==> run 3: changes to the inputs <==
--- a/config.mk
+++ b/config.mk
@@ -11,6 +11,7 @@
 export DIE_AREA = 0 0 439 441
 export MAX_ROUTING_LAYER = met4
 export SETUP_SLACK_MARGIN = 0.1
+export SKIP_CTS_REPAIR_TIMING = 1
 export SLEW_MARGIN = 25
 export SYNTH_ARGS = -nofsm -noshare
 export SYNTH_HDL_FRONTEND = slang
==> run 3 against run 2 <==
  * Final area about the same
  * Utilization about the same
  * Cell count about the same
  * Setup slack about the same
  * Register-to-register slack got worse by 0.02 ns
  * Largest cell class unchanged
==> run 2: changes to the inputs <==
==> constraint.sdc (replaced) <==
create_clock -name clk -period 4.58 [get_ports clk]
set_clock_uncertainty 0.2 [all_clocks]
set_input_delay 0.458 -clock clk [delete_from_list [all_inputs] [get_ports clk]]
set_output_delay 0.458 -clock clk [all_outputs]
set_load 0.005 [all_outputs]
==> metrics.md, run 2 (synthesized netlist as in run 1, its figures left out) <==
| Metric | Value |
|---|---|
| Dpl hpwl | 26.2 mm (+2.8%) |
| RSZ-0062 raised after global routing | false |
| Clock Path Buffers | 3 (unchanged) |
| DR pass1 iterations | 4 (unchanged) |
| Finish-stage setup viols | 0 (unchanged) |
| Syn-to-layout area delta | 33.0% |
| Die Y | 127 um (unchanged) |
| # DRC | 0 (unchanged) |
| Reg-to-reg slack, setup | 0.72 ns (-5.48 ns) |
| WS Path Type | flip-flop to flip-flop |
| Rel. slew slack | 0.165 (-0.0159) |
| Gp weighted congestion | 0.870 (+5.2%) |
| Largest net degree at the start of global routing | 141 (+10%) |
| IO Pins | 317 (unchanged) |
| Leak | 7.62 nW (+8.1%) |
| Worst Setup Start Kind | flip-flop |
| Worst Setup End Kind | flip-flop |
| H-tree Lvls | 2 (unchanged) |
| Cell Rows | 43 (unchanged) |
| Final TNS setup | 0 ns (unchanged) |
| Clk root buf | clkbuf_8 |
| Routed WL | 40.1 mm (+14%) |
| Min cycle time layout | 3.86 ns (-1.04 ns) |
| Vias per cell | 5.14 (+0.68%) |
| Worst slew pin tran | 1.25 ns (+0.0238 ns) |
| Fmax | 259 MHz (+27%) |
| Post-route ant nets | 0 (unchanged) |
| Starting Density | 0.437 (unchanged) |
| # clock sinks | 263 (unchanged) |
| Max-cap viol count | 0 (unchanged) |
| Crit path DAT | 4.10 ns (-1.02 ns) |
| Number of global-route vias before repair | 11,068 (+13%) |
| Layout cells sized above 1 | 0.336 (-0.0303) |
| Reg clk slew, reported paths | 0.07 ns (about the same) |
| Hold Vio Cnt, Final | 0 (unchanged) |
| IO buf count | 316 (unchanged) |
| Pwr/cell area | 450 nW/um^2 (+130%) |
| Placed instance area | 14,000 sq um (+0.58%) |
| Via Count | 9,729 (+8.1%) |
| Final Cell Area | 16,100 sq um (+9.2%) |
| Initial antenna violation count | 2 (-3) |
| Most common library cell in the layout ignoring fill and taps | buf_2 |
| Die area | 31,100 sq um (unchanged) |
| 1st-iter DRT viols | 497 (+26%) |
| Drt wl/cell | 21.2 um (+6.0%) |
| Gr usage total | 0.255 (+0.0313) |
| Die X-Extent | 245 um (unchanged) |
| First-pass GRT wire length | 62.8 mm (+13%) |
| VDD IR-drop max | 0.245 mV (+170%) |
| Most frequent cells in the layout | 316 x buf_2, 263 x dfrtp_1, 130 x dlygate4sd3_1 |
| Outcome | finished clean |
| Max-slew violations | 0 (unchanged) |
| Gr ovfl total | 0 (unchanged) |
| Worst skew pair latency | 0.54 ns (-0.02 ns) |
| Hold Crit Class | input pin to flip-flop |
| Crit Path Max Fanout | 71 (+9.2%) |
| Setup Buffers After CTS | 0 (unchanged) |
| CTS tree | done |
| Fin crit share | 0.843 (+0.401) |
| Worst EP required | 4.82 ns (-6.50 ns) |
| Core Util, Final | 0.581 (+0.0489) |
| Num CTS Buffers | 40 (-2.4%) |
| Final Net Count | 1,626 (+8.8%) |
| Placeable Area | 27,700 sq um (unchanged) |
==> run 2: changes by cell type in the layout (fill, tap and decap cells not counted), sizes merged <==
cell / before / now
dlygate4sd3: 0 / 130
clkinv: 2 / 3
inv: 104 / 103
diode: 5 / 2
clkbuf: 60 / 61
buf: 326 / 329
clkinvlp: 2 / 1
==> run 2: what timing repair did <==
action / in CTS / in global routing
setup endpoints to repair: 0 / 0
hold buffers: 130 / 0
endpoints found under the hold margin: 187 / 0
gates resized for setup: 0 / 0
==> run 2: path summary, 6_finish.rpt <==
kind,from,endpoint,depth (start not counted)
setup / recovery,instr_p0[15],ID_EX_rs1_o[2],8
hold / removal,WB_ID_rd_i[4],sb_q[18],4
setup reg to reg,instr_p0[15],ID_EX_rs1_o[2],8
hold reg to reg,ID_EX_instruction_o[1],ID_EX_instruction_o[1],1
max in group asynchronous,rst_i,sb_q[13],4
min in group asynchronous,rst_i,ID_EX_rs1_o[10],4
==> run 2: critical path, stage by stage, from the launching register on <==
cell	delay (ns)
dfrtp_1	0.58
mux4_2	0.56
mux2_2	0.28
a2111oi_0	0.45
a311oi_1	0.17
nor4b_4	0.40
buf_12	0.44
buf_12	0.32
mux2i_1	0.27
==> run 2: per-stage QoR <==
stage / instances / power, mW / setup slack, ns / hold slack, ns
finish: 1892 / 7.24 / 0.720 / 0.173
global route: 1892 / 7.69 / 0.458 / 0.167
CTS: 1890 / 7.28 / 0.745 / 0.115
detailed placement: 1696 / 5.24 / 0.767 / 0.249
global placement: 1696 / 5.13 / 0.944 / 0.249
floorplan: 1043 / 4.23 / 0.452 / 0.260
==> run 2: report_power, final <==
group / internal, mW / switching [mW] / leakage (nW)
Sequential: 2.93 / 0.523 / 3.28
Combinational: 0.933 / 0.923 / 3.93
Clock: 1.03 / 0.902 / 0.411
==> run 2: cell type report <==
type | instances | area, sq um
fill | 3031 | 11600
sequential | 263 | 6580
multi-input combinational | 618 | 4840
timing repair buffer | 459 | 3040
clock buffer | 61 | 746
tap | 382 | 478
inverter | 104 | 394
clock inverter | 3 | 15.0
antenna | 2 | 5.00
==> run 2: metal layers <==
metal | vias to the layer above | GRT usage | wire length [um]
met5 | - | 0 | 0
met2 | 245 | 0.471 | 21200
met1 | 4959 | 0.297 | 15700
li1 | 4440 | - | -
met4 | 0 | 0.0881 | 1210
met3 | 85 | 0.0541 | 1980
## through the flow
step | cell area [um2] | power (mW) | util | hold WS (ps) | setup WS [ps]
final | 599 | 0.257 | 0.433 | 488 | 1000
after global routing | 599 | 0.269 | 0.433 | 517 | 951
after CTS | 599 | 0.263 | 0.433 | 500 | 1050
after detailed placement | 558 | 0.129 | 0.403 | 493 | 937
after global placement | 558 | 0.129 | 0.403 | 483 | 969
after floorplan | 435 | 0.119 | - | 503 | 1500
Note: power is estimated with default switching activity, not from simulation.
[src/rtl/cl_frame_gen.sv]
// cl_frame_gen
// ------------
// Camera Link frame generator. Drives FVAL/LVAL and an 8-tap x 10-bit pixel
// bus carrying a deterministic ramp, with programmable geometry and blanking.
// It stands in for a camera on the test/loopback path.
//
// Optional feature (compile-time macro CL_GEN_LINE_HDR_EN):
//   defined     -> clock 0 of every line carries {48'h0, frame_num, line_num}
//   not defined -> clock 0 carries the ramp like every other clock
//
// Ports:
//   cl_clk      in   pixel clock
//   reset       in   asynchronous, active-high
//   start       in   one-cycle request to begin generation (IDLE only)
//   stop        in   one-cycle request: finish current frame, then IDLE
//   num_frames  in   frames to emit, sampled with start; 0 = until stop
//   cl_fval     out  frame valid
//   cl_lval     out  line valid
//   cl_data     out  tap k at bits [10k+9:10k], k = 0..7
//   frame_num   out  completed-frame count since reset (wraps)
//   frame_done  out  one-cycle pulse on the clock FVAL falls
//   busy        out  high whenever the generator is not idle
//
// start/stop are plain level-sampled request pulses: each is acted on at the
// rising cl_clk edge where it is high; there is no acknowledge.
module cl_frame_gen #(
  parameter int CLKS_PER_LINE   = 256,
  parameter int LINES_PER_FRAME = 2048,
  parameter int FV2LV           = 4,
  parameter int HBLANK          = 16,
  parameter int LV2FV           = 4,
  parameter int VBLANK          = 64,
  parameter int FRAME_NUM_SIZE  = 20,
  parameter int LINE_NUM_SIZE   = 12,
  parameter int CLK_COUNT_SIZE  = 10
) (
  input  logic                      cl_clk,
  input  logic                      reset,
  input  logic                      start,
  input  logic                      stop,
  input  logic [15:0]               num_frames,
  output logic                      cl_fval,
  output logic                      cl_lval,
  output logic [79:0]               cl_data,
  output logic [FRAME_NUM_SIZE-1:0] frame_num,
  output logic                      frame_done,
  output logic                      busy
);

  typedef enum logic [2:0] {
    S_IDLE, S_FV_LEAD, S_LINE, S_HGAP, S_FV_TRAIL, S_VGAP
  } state_t;

  state_t                    state_q, state_d;
  // Clocks already spent in the current state; wide enough for any blanking.
  logic [31:0]               cnt_q, cnt_d;
  logic [LINE_NUM_SIZE-1:0]  line_q, line_d;
  logic [15:0]               num_frames_q, num_frames_d;
  logic [15:0]               frm_cnt_q, frm_cnt_d;
  logic                      stop_lat_q, stop_lat_d;
  logic                      done_q, done_d;
  logic                      fval_q, fval_d;
  logic                      lval_q, lval_d;
  logic [79:0]               data_q, data_d;
  logic [FRAME_NUM_SIZE-1:0] frame_num_q, frame_num_d;
  logic                      frame_done_q, frame_done_d;
  logic                      busy_q, busy_d;

  logic [CLK_COUNT_SIZE-1:0] clk_idx;
  logic [9:0]                f10, l10, c8;

  always_comb begin
    state_d      = state_q;
    cnt_d        = cnt_q;
    line_d       = line_q;
    num_frames_d = num_frames_q;
    frm_cnt_d    = frm_cnt_q;
    stop_lat_d   = stop_lat_q;
    done_d       = done_q;
    frame_num_d  = frame_num_q;
    frame_done_d = 1'b0;

    case (state_q)
      S_IDLE: begin
        if (start) begin
          state_d      = S_FV_LEAD;
          cnt_d        = '0;
          line_d       = '0;
          num_frames_d = num_frames;
          frm_cnt_d    = '0;
          // A stop arriving together with start makes this a one-frame run.
          stop_lat_d   = stop;
          done_d       = 1'b0;
        end
      end
      S_FV_LEAD: begin
        if (cnt_q == 32'(FV2LV - 1)) begin
          state_d = S_LINE;
          cnt_d   = '0;
        end else begin
          cnt_d = cnt_q + 32'd1;
        end
      end
      S_LINE: begin
        if (cnt_q == 32'(CLKS_PER_LINE - 1)) begin
          cnt_d = '0;
          if (line_q == LINE_NUM_SIZE'(LINES_PER_FRAME - 1)) begin
            state_d = S_FV_TRAIL;
          end else begin
            state_d = S_HGAP;
            line_d  = line_q + LINE_NUM_SIZE'(1);
          end
        end else begin
          cnt_d = cnt_q + 32'd1;
        end
      end
      S_HGAP: begin
        if (cnt_q == 32'(HBLANK - 1)) begin
          state_d = S_LINE;
          cnt_d   = '0;
        end else begin
          cnt_d = cnt_q + 32'd1;
        end
      end
      S_FV_TRAIL: begin
        if (cnt_q == 32'(LV2FV - 1)) begin
          state_d      = S_VGAP;
          cnt_d        = '0;
          frame_done_d = 1'b1;
          frame_num_d  = frame_num_q + FRAME_NUM_SIZE'(1);
          frm_cnt_d    = frm_cnt_q + 16'd1;
          // The run-length decision is taken once, as FVAL falls.
          done_d       = stop_lat_q || stop ||
                         (num_frames_q != 16'd0 && (frm_cnt_q + 16'd1) == num_frames_q);
        end else begin
          cnt_d = cnt_q + 32'd1;
        end
      end
      S_VGAP: begin
        if (cnt_q == 32'(VBLANK - 1)) begin
          cnt_d  = '0;
          line_d = '0;
          if (done_q) begin
            state_d    = S_IDLE;
            stop_lat_d = 1'b0;
            done_d     = 1'b0;
          end else begin
            state_d = S_FV_LEAD;
          end
        end else begin
          cnt_d = cnt_q + 32'd1;
        end
      end
      default: state_d = S_IDLE;
    endcase

    // Stop requests are remembered for the rest of the run; in IDLE they are
    // only meaningful alongside start (handled above).
    if (state_q != S_IDLE && state_d != S_IDLE && stop) stop_lat_d = 1'b1;
  end

  // Output image is computed from the next state so every output is a flop.
  assign clk_idx = cnt_d[CLK_COUNT_SIZE-1:0];
  assign f10     = 10'(frame_num_q);
  assign l10     = 10'(line_d);
  assign c8      = 10'({clk_idx, 3'b000});

  always_comb begin
    fval_d = (state_d == S_FV_LEAD) || (state_d == S_LINE) ||
             (state_d == S_HGAP)    || (state_d == S_FV_TRAIL);
    lval_d = (state_d == S_LINE);
    busy_d = (state_d != S_IDLE);
    data_d = '0;
    if (state_d == S_LINE) begin
      for (int k = 0; k < 8; k++) begin
        data_d[10*k +: 10] = f10 + l10 + c8 + 10'(k);
      end
`ifdef CL_GEN_LINE_HDR_EN
      if (cnt_d == 32'd0) begin
        data_d = {48'h0, 20'(frame_num_q), 12'(line_d)};
      end
`endif
    end
  end

  always_ff @(posedge cl_clk or posedge reset) begin
    if (reset) begin
      state_q      <= S_IDLE;
      cnt_q        <= '0;
      line_q       <= '0;
      num_frames_q <= '0;
      frm_cnt_q    <= '0;
      stop_lat_q   <= 1'b0;
      done_q       <= 1'b0;
      fval_q       <= 1'b0;
      lval_q       <= 1'b0;
      data_q       <= '0;
      frame_num_q  <= '0;
      frame_done_q <= 1'b0;
      busy_q       <= 1'b0;
    end else begin
      state_q      <= state_d;
      cnt_q        <= cnt_d;
      line_q       <= line_d;
      num_frames_q <= num_frames_d;
      frm_cnt_q    <= frm_cnt_d;
      stop_lat_q   <= stop_lat_d;
      done_q       <= done_d;
      fval_q       <= fval_d;
      lval_q       <= lval_d;
      data_q       <= data_d;
      frame_num_q  <= frame_num_d;
      frame_done_q <= frame_done_d;
      busy_q       <= busy_d;
    end
  end

  assign cl_fval    = fval_q;
  assign cl_lval    = lval_q;
  assign cl_data    = data_q;
  assign frame_num  = frame_num_q;
  assign frame_done = frame_done_q;
  assign busy       = busy_q;

endmodule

◆ DIRECTIONS: Which lines of the records above contain the word "wire"? Report each one.

◆ ANSWER SPACE:
| First-pass GRT wire length | 62.8 mm (+13%) |
metal | vias to the layer above | GRT usage | wire length [um]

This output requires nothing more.